Just seen a new favourite response to AI text. "Why should I bother to read something nobody could be bothered to write?"
@2184a19c ChatAI etc is how tech, & its investors on Wall Street & OPEC+, plan to craft plausible deniability for the onslaught of malign influence campaigns underway for 2024 They'll hype ChatAI until some OPEC billionaire buys its IPO on Wall Street, sells its services to Putin & Xi. Then they can claim that they aren't responsible for moderating harmful disinformation on the 3 C's, covid, climate, & coups Founder cashes in & founds another Bluesky to erode democracy, rinse & repeat
@2184a19c I think we are all going to need an electronic Monk Plus for this... #douglasadams #ElectricMonk https://cdn.mastdn.ca/media_attachments/files/111/161/687/100/139/786/original/7c92f61e97225d8f.png
I am not a fan of these plagiarisation machines, and their output looks wonky at best to me, but I do not agree with this line of reasoning.
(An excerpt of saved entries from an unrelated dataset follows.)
## src/pkg/sam_regs.svh

```systemverilog
// constants for the serial converter control block
// assumes inclusion by bare name from design and testbench files
`ifndef SAM_REGS_SVH
`define SAM_REGS_SVH
`define SAM_RES_BITS      8
`define SAM_WORD_8CH      4
`define SAM_WORD_4CH      3
`define SAM_CLK_PERIOD_NS 10
`define SAM_SCLK_NS       4000
`define SAM_SCLK_DIV      (`SAM_SCLK_NS / (2 * `SAM_CLK_PERIOD_NS))
`define SAM_OFS_CTRL      32'h0000_0000
`define SAM_OFS_STATUS    32'h0000_0004
`define SAM_OFS_RESULT    32'h0000_0008
`define SAM_OFS_CFG       32'h0000_000c
`define SAM_CTRL_GO       0
`define SAM_ST_BUSY       0
`define SAM_ST_DONE       1
`endif

```

## src/pkg/sam_pkg.sv

```systemverilog
// types shared by both ends of the serial converter link
// assumes sam_regs.svh on the include path
package sam_pkg;
  typedef enum logic [2:0] {
    SAM_IDLE   = 3'b000,
    SAM_ADDR   = 3'b001,
    SAM_SETTLE = 3'b011,
    SAM_MSB    = 3'b010,
    SAM_LSB    = 3'b110,
    SAM_HOLD   = 3'b111
  } sam_dev_state_t;
  typedef enum logic [2:0] {
    SAM_H_IDLE = 3'b000,
    SAM_H_SEL  = 3'b001,
    SAM_H_RUN  = 3'b011,
    SAM_H_END  = 3'b010
  } sam_host_state_t;
endpackage

```

## src/pkg/sam_if.sv

```systemverilog
// link between converter device and controller
// assumes one shared clock, sclk is a plain data level
interface sam_if;
  logic cs_n;
  logic sclk;
  logic serial_address_in;
  logic dout;
  logic dout_oe_n;
  logic conversion_active_flag;
  logic lsb_order_enable_n;
  modport dev (input cs_n, sclk, serial_address_in, lsb_order_enable_n,
               output dout, dout_oe_n, conversion_active_flag);
  modport host (output cs_n, sclk, serial_address_in, lsb_order_enable_n,
                input dout, dout_oe_n, conversion_active_flag);
endinterface

```

## src/design/sam_sync3.sv

```systemverilog
// three-stage synchroniser with agreement filter
// assumes inputs asynchronous to clk
module sam_sync3
  import sam_pkg::*;
#(
  parameter bit RST_VAL = 1'b0
)
(
  // clock and reset
  input  wire logic clk,
  input  wire logic srst,
  // level
  input  wire logic din,
  output logic      dout
);
  logic [2:0] sh_reg;
  logic [2:0] sh_next;
  logic       q_reg;
  logic       q_next;
  always_comb
  begin
    sh_next = {sh_reg[1:0], din};
    q_next  = (sh_reg[1] == sh_reg[2]) ? sh_reg[2] : q_reg;
  end
  always_ff @(posedge clk)
  begin
    if (srst)
    begin
      sh_reg <= {3{RST_VAL}};
      q_reg  <= RST_VAL;
    end
    else
    begin
      sh_reg <= sh_next;
      q_reg  <= q_next;
    end
  end
  assign dout = q_reg;
endmodule // sam_sync3

```

## src/design/sam_device.sv

```systemverilog
// converter device end: address shifting, sequencing, serial result
// assumes sampled link pins; comparator replaced by a digital sample
//
// Contract
// chip select low enables the logic
// chip select held low throughout
// sample address input on rising clock
// first high after select is start
// assignment word follows start bit
// start reaching position latches channel, converts
// busy flag high, address input ignored
// one settling period driving low
// result bits out MSB first
// eight periods then busy low
// four-input part repeats result LSB first
// enable high holds LSB static
// enable low shifts register LSB first
// chip select high clears, output released
// new select edge per conversion
// address sampled only while output released
// negative difference gives zero code
// word decodes inputs, mode, polarity
// differential pairs are adjacent even/odd
// single-ended eight-input uses common negative
// four-input fixes pair bit0 high
// four-input decode table
// eight-input decode table
// output changes after falling edge
`include "sam_regs.svh"
module sam_device
  import sam_pkg::*;
#(
  parameter bit EIGHT_CH = 1'b1
)
(
  // clock and reset
  input  wire logic                   clk,
  input  wire logic                   srst,
  // link
  sam_if.dev                          lnk,
  // analog stand-in: one code per channel, plus common
  input  wire logic [8*`SAM_RES_BITS-1:0] ch_code,
  input  wire logic [`SAM_RES_BITS-1:0]   com_code,
  // decode observed
  output logic [7:0]                  pos_sel,
  output logic [8:0]                  neg_sel
);
  logic cs_n_s;
  logic sclk_s;
  logic di_s;
  logic se_n_s;
  // idle level of chip select is high, so no false select after reset
  sam_sync3 #(.RST_VAL(1'b1)) u_cs (.clk(clk), .srst(srst), .din(lnk.cs_n), .dout(cs_n_s));
  sam_sync3 u_ck (.clk(clk), .srst(srst), .din(lnk.sclk), .dout(sclk_s));
  sam_sync3 u_di (.clk(clk), .srst(srst), .din(lnk.serial_address_in), .dout(di_s));
  sam_sync3 u_se (.clk(clk), .srst(srst), .din(lnk.lsb_order_enable_n), .dout(se_n_s));

  sam_dev_state_t      st_reg, st_next;
  logic                ck_d_reg, ck_d_next;
  logic [4:0]          sh_reg, sh_next;
  logic [3:0]          cnt_reg, cnt_next;
  logic [8:0]          res_reg, res_next;
  logic                do_reg, do_next;
  logic                oe_n_reg, oe_n_next;
  logic [7:0]          pos_reg, pos_next;
  logic [8:0]          neg_reg, neg_next;
  logic [`SAM_RES_BITS-1:0] code_reg, code_next;
  logic                rise;
  logic                fall;
  logic                start_hit;
  logic [3:0]          word;
  logic                sgl;
  logic                odd;
  logic [1:0]          pidx;
  logic [2:0]          pch;
  logic [2:0]          nch;
  logic [`SAM_RES_BITS-1:0] vp;
  logic [`SAM_RES_BITS-1:0] vn;

  assign rise = sclk_s & ~ck_d_reg;
  assign fall = ~sclk_s & ck_d_reg;
  // start bit lands at bit 4 of the address register, bit 3 on the four-input part
  assign start_hit = EIGHT_CH ? sh_reg[4] : sh_reg[3];
  assign word = EIGHT_CH ? sh_reg[3:0] : {sh_reg[2:0], 1'b1};

  always_comb
  begin
    sgl  = word[3];
    odd  = word[2];
    pidx = EIGHT_CH ? word[1:0] : {1'b0, word[1]};
    pch  = {pidx, odd};
    nch  = {pidx, ~odd};
    pos_next = 8'h00;
    neg_next = 9'h000;
    pos_next[pch] = 1'b1;
    if (!sgl)
      neg_next[nch] = 1'b1;
    else if (EIGHT_CH)
      neg_next[8] = 1'b1;
    vp = ch_code[pch*`SAM_RES_BITS +: `SAM_RES_BITS];
    if (!sgl)
      vn = ch_code[nch*`SAM_RES_BITS +: `SAM_RES_BITS];
    else if (EIGHT_CH)
      vn = com_code;
    else
      vn = '0;
    code_next = (vp < vn) ? '0 : vp - vn;
  end

  always_comb
  begin
    st_next   = st_reg;
    ck_d_next = sclk_s;
    sh_next   = sh_reg;
    cnt_next  = cnt_reg;
    res_next  = res_reg;
    do_next   = do_reg;
    oe_n_next = oe_n_reg;
    if (cs_n_s)
    begin
      st_next   = SAM_IDLE;
      sh_next   = 5'h00;
      cnt_next  = 4'h0;
      res_next  = 9'h000;
      do_next   = 1'b0;
      oe_n_next = 1'b1;
    end
    else
    begin
      unique case (st_reg)
        SAM_IDLE:
          st_next = SAM_ADDR;
        SAM_ADDR:
          if (start_hit)
          begin
            st_next  = SAM_SETTLE;
            cnt_next = 4'h0;
          end
          else if (rise && (sh_reg != 5'h00 || di_s))
            sh_next = {sh_reg[3:0], di_s};
        SAM_SETTLE:
          if (fall)
          begin
            oe_n_next = 1'b0;
            do_next   = 1'b0;
            st_next   = SAM_MSB;
          end
        SAM_MSB:
          if (fall)
          begin
            if (cnt_reg == 4'(`SAM_RES_BITS))
            begin
              st_next  = SAM_LSB;
              cnt_next = 4'h1;
              do_next  = res_reg[0];
            end
            else
            begin
              do_next  = code_reg[`SAM_RES_BITS-1-cnt_reg[2:0]];
              res_next = {res_reg[7:0], code_reg[`SAM_RES_BITS-1-cnt_reg[2:0]]};
              cnt_next = cnt_reg + 4'h1;
            end
          end
        SAM_LSB:
          if (fall && (!EIGHT_CH || !se_n_s))
          begin
            if (cnt_reg == 4'(`SAM_RES_BITS))
              st_next = SAM_HOLD;
            else
            begin
              do_next  = res_reg[cnt_reg];
              cnt_next = cnt_reg + 4'h1;
            end
          end
        SAM_HOLD:
          st_next = SAM_HOLD;
        default:
          st_next = SAM_IDLE;
      endcase
    end
  end

  always_ff @(posedge clk)
  begin
    if (srst)
    begin
      st_reg   <= SAM_IDLE;
      ck_d_reg <= 1'b0;
      sh_reg   <= 5'h00;
      cnt_reg  <= 4'h0;
      res_reg  <= 9'h000;
      do_reg   <= 1'b0;
      oe_n_reg <= 1'b1;
      pos_reg  <= 8'h00;
      neg_reg  <= 9'h000;
      code_reg <= '0;
    end
    else
    begin
      st_reg   <= st_next;
      ck_d_reg <= ck_d_next;
      sh_reg   <= sh_next;
      cnt_reg  <= cnt_next;
      res_reg  <= res_next;
      do_reg   <= do_next;
      oe_n_reg <= oe_n_next;
      if (st_reg == SAM_ADDR && start_hit)
      begin
        pos_reg  <= pos_next;
        neg_reg  <= neg_next;
        code_reg <= code_next;
      end
    end
  end

  assign lnk.dout      = do_reg;
  assign lnk.dout_oe_n = oe_n_reg;
  // busy from channel latch (start bit at bit 4 of address register, bit 3 on four-input) until the eighth bit
  assign lnk.conversion_active_flag = (st_reg == SAM_SETTLE) || (st_reg == SAM_MSB);
  assign pos_sel = pos_reg;
  assign neg_sel = neg_reg;
endmodule // sam_device

```

## src/flat_wrapper.sv

```systemverilog
// flat-port wrapper written by rule: the top's interface ports become plain ports
module sam_device_flat import sam_pkg::*;
#(
  parameter bit EIGHT_CH = 1'b1
)
  (clk, srst, ch_code, com_code, pos_sel, neg_sel, lnk_cs_n, lnk_sclk, lnk_serial_address_in, lnk_lsb_order_enable_n, lnk_dout, lnk_dout_oe_n, lnk_conversion_active_flag);
  sam_if lnk_i ();
  input  wire logic clk;
  input  wire logic srst;
  input  wire logic [8*`SAM_RES_BITS-1:0] ch_code;
  input  wire logic [`SAM_RES_BITS-1:0] com_code;
  output logic [7:0] pos_sel;
  output logic [8:0] neg_sel;
  input wire logic [$bits(lnk_i.cs_n)-1:0] lnk_cs_n;
  input wire logic [$bits(lnk_i.sclk)-1:0] lnk_sclk;
  input wire logic [$bits(lnk_i.serial_address_in)-1:0] lnk_serial_address_in;
  input wire logic [$bits(lnk_i.lsb_order_enable_n)-1:0] lnk_lsb_order_enable_n;
  output wire logic [$bits(lnk_i.dout)-1:0] lnk_dout;
  output wire logic [$bits(lnk_i.dout_oe_n)-1:0] lnk_dout_oe_n;
  output wire logic [$bits(lnk_i.conversion_active_flag)-1:0] lnk_conversion_active_flag;
  assign lnk_i.cs_n = lnk_cs_n;
  assign lnk_i.sclk = lnk_sclk;
  assign lnk_i.serial_address_in = lnk_serial_address_in;
  assign lnk_i.lsb_order_enable_n = lnk_lsb_order_enable_n;
  assign lnk_dout = lnk_i.dout;
  assign lnk_dout_oe_n = lnk_i.dout_oe_n;
  assign lnk_conversion_active_flag = lnk_i.conversion_active_flag;
  sam_device #(.EIGHT_CH(EIGHT_CH)) u_core (.clk(clk), .srst(srst), .lnk(lnk_i), .ch_code(ch_code), .com_code(com_code), .pos_sel(pos_sel), .neg_sel(neg_sel));
endmodule
```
Do they extend this reasoning to the use and consumption of some other products that were made by a machine?
@2184a19c While I agree with the intent behind this, that phrase "nobody could be bothered to write" assumes that people use a technology because they're lazy and consider the task beneath them. Disabled folk who use assistive technology to communicate, for example, would strongly disagree. The problem, of course, is that enabling these genuinely life-changing use cases is of no interest to those peddling generated text right now. More money to be made from advertising "content".